Exercise details —
Nothing in the data may be altered; copy it all exactly.

[Material provided Boundary: Start]

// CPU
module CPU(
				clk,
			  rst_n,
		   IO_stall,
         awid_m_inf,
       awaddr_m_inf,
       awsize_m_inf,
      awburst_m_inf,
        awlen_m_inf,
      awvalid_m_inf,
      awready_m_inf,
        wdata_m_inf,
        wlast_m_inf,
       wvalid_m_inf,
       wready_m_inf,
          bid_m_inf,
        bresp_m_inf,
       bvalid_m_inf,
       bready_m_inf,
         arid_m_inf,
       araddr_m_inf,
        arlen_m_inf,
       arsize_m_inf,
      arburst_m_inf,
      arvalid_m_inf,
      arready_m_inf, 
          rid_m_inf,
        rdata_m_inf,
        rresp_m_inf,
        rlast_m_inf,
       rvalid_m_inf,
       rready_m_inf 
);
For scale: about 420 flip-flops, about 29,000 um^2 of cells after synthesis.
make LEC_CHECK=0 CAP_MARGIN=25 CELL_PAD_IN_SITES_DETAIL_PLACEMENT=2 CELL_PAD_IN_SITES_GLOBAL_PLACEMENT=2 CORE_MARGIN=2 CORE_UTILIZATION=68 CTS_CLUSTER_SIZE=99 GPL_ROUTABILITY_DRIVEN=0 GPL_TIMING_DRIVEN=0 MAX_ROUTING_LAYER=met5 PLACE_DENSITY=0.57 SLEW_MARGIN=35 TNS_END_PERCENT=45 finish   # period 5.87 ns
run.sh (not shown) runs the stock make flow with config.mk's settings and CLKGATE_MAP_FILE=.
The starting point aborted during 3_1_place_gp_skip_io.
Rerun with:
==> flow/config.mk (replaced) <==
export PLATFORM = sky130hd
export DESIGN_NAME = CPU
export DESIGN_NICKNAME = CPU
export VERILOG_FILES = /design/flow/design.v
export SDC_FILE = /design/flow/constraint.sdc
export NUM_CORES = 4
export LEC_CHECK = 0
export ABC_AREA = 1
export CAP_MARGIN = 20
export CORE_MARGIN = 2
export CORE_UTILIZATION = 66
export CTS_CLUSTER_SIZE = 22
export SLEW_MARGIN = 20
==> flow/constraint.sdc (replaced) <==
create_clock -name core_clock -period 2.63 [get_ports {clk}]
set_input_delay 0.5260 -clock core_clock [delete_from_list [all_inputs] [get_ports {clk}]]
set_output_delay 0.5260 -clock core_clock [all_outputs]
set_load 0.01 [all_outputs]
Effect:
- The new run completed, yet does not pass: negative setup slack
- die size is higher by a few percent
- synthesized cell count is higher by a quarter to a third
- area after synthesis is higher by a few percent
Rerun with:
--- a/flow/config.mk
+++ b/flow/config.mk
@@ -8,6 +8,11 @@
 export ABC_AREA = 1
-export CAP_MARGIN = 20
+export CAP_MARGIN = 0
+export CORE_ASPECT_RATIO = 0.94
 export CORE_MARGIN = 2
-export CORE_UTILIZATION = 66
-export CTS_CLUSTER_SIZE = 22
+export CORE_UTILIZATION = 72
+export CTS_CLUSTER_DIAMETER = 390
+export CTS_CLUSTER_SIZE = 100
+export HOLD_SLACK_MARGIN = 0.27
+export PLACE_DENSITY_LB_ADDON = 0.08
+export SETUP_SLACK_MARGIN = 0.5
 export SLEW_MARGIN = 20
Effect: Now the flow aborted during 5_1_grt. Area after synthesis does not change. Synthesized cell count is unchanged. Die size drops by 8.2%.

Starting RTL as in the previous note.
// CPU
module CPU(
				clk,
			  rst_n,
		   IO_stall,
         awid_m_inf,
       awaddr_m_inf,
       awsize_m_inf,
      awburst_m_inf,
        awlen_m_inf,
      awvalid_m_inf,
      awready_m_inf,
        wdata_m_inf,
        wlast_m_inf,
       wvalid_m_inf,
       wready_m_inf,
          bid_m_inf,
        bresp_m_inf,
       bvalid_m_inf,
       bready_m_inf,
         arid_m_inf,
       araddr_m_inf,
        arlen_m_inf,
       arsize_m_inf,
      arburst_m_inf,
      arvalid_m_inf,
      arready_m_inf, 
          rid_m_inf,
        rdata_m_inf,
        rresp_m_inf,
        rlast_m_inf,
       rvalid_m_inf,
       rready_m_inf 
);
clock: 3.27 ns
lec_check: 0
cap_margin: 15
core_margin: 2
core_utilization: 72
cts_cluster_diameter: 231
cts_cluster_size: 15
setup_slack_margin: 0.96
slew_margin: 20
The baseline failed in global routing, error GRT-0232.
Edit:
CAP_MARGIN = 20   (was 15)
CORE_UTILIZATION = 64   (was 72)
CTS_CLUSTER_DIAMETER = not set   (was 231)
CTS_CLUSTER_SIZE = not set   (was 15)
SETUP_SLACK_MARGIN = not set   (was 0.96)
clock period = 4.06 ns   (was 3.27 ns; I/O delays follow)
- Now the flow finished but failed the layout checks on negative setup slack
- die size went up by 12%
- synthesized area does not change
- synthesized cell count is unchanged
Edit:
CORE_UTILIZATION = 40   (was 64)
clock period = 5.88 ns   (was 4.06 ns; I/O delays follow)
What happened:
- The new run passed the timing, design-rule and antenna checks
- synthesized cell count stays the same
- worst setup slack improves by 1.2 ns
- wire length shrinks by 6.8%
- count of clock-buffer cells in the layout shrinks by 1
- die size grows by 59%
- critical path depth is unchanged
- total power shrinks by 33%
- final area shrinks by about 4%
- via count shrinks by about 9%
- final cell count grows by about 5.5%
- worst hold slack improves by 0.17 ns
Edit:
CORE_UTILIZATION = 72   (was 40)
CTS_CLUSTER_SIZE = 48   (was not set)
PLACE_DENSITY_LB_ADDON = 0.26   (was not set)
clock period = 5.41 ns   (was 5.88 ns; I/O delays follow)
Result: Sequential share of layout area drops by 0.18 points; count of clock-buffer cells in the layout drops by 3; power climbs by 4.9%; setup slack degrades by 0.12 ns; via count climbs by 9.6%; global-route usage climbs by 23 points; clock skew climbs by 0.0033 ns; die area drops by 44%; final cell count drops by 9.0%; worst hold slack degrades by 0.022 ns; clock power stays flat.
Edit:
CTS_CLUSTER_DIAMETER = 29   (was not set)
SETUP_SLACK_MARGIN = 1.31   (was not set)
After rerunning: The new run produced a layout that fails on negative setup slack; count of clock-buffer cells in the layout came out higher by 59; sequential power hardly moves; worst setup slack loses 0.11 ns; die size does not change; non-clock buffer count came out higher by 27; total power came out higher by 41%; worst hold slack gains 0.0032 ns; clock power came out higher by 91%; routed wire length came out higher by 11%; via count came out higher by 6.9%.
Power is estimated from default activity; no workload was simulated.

[Material provided Boundary: End]

Result for this task —
// CPU
module CPU(
				clk,
			  rst_n,
		   IO_stall,
         awid_m_inf,
       awaddr_m_inf,
       awsize_m_inf,
      awburst_m_inf,
        awlen_m_inf,
      awvalid_m_inf,
      awready_m_inf,
        wdata_m_inf,
        wlast_m_inf,
       wvalid_m_inf,
       wready_m_inf,
          bid_m_inf,
        bresp_m_inf,
       bvalid_m_inf,
       bready_m_inf,
         arid_m_inf,
       araddr_m_inf,
        arlen_m_inf,
       arsize_m_inf,
      arburst_m_inf,
      arvalid_m_inf,
      arready_m_inf, 
          rid_m_inf,
        rdata_m_inf,
        rresp_m_inf,
        rlast_m_inf,
       rvalid_m_inf,
       rready_m_inf 
);
For scale: about 420 flip-flops, about 29,000 um^2 of cells after synthesis.
make LEC_CHECK=0 CAP_MARGIN=25 CELL_PAD_IN_SITES_DETAIL_PLACEMENT=2 CELL_PAD_IN_SITES_GLOBAL_PLACEMENT=2 CORE_MARGIN=2 CORE_UTILIZATION=68 CTS_CLUSTER_SIZE=99 GPL_ROUTABILITY_DRIVEN=0 GPL_TIMING_DRIVEN=0 MAX_ROUTING_LAYER=met5 PLACE_DENSITY=0.57 SLEW_MARGIN=35 TNS_END_PERCENT=45 finish   # period 5.87 ns
run.sh (not shown) runs the stock make flow with config.mk's settings and CLKGATE_MAP_FILE=.
The starting point aborted during 3_1_place_gp_skip_io.
Rerun with:
==> flow/config.mk (replaced) <==
export PLATFORM = sky130hd
export DESIGN_NAME = CPU
export DESIGN_NICKNAME = CPU
export VERILOG_FILES = /design/flow/design.v
export SDC_FILE = /design/flow/constraint.sdc
export NUM_CORES = 4
export LEC_CHECK = 0
export ABC_AREA = 1
export CAP_MARGIN = 20
export CORE_MARGIN = 2
export CORE_UTILIZATION = 66
export CTS_CLUSTER_SIZE = 22
export SLEW_MARGIN = 20
==> flow/constraint.sdc (replaced) <==
create_clock -name core_clock -period 2.63 [get_ports {clk}]
set_input_delay 0.5260 -clock core_clock [delete_from_list [all_inputs] [get_ports {clk}]]
set_output_delay 0.5260 -clock core_clock [all_outputs]
set_load 0.01 [all_outputs]
Effect:
- The new run completed, yet does not pass: negative setup slack
- die size is higher by a few percent
- synthesized cell count is higher by a quarter to a third
- area after synthesis is higher by a few percent
Rerun with:
--- a/flow/config.mk
+++ b/flow/config.mk
@@ -8,6 +8,11 @@
 export ABC_AREA = 1
-export CAP_MARGIN = 20
+export CAP_MARGIN = 0
+export CORE_ASPECT_RATIO = 0.94
 export CORE_MARGIN = 2
-export CORE_UTILIZATION = 66
-export CTS_CLUSTER_SIZE = 22
+export CORE_UTILIZATION = 72
+export CTS_CLUSTER_DIAMETER = 390
+export CTS_CLUSTER_SIZE = 100
+export HOLD_SLACK_MARGIN = 0.27
+export PLACE_DENSITY_LB_ADDON = 0.08
+export SETUP_SLACK_MARGIN = 0.5
 export SLEW_MARGIN = 20
Effect: Now the flow aborted during 5_1_grt. Area after synthesis does not change. Synthesized cell count is unchanged. Die size drops by 8.2%.

Starting RTL as in the previous note.
// CPU
module CPU(
				clk,
			  rst_n,
		   IO_stall,
         awid_m_inf,
       awaddr_m_inf,
       awsize_m_inf,
      awburst_m_inf,
        awlen_m_inf,
      awvalid_m_inf,
      awready_m_inf,
        wdata_m_inf,
        wlast_m_inf,
       wvalid_m_inf,
       wready_m_inf,
          bid_m_inf,
        bresp_m_inf,
       bvalid_m_inf,
       bready_m_inf,
         arid_m_inf,
       araddr_m_inf,
        arlen_m_inf,
       arsize_m_inf,
      arburst_m_inf,
      arvalid_m_inf,
      arready_m_inf, 
          rid_m_inf,
        rdata_m_inf,
        rresp_m_inf,
        rlast_m_inf,
       rvalid_m_inf,
       rready_m_inf 
);
clock: 3.27 ns
lec_check: 0
cap_margin: 15
core_margin: 2
core_utilization: 72
cts_cluster_diameter: 231
cts_cluster_size: 15
setup_slack_margin: 0.96
slew_margin: 20
The baseline failed in global routing, error GRT-0232.
Edit:
CAP_MARGIN = 20   (was 15)
CORE_UTILIZATION = 64   (was 72)
CTS_CLUSTER_DIAMETER = not set   (was 231)
CTS_CLUSTER_SIZE = not set   (was 15)
SETUP_SLACK_MARGIN = not set   (was 0.96)
clock period = 4.06 ns   (was 3.27 ns; I/O delays follow)
- Now the flow finished but failed the layout checks on negative setup slack
- die size went up by 12%
- synthesized area does not change
- synthesized cell count is unchanged
Edit:
CORE_UTILIZATION = 40   (was 64)
clock period = 5.88 ns   (was 4.06 ns; I/O delays follow)
What happened:
- The new run passed the timing, design-rule and antenna checks
- synthesized cell count stays the same
- worst setup slack improves by 1.2 ns
- wire length shrinks by 6.8%
- count of clock-buffer cells in the layout shrinks by 1
- die size grows by 59%
- critical path depth is unchanged
- total power shrinks by 33%
- final area shrinks by about 4%
- via count shrinks by about 9%
- final cell count grows by about 5.5%
- worst hold slack improves by 0.17 ns
Edit:
CORE_UTILIZATION = 72   (was 40)
CTS_CLUSTER_SIZE = 48   (was not set)
PLACE_DENSITY_LB_ADDON = 0.26   (was not set)
clock period = 5.41 ns   (was 5.88 ns; I/O delays follow)
Result: Sequential share of layout area drops by 0.18 points; count of clock-buffer cells in the layout drops by 3; power climbs by 4.9%; setup slack degrades by 0.12 ns; via count climbs by 9.6%; global-route usage climbs by 23 points; clock skew climbs by 0.0033 ns; die area drops by 44%; final cell count drops by 9.0%; worst hold slack degrades by 0.022 ns; clock power stays flat.
Edit:
CTS_CLUSTER_DIAMETER = 29   (was not set)
SETUP_SLACK_MARGIN = 1.31   (was not set)
After rerunning: The new run produced a layout that fails on negative setup slack; count of clock-buffer cells in the layout came out higher by 59; sequential power hardly moves; worst setup slack loses 0.11 ns; die size does not change; non-clock buffer count came out higher by 27; total power came out higher by 41%; worst hold slack gains 0.0032 ns; clock power came out higher by 91%; routed wire length came out higher by 11%; via count came out higher by 6.9%.
Power is estimated from default activity; no workload was simulated.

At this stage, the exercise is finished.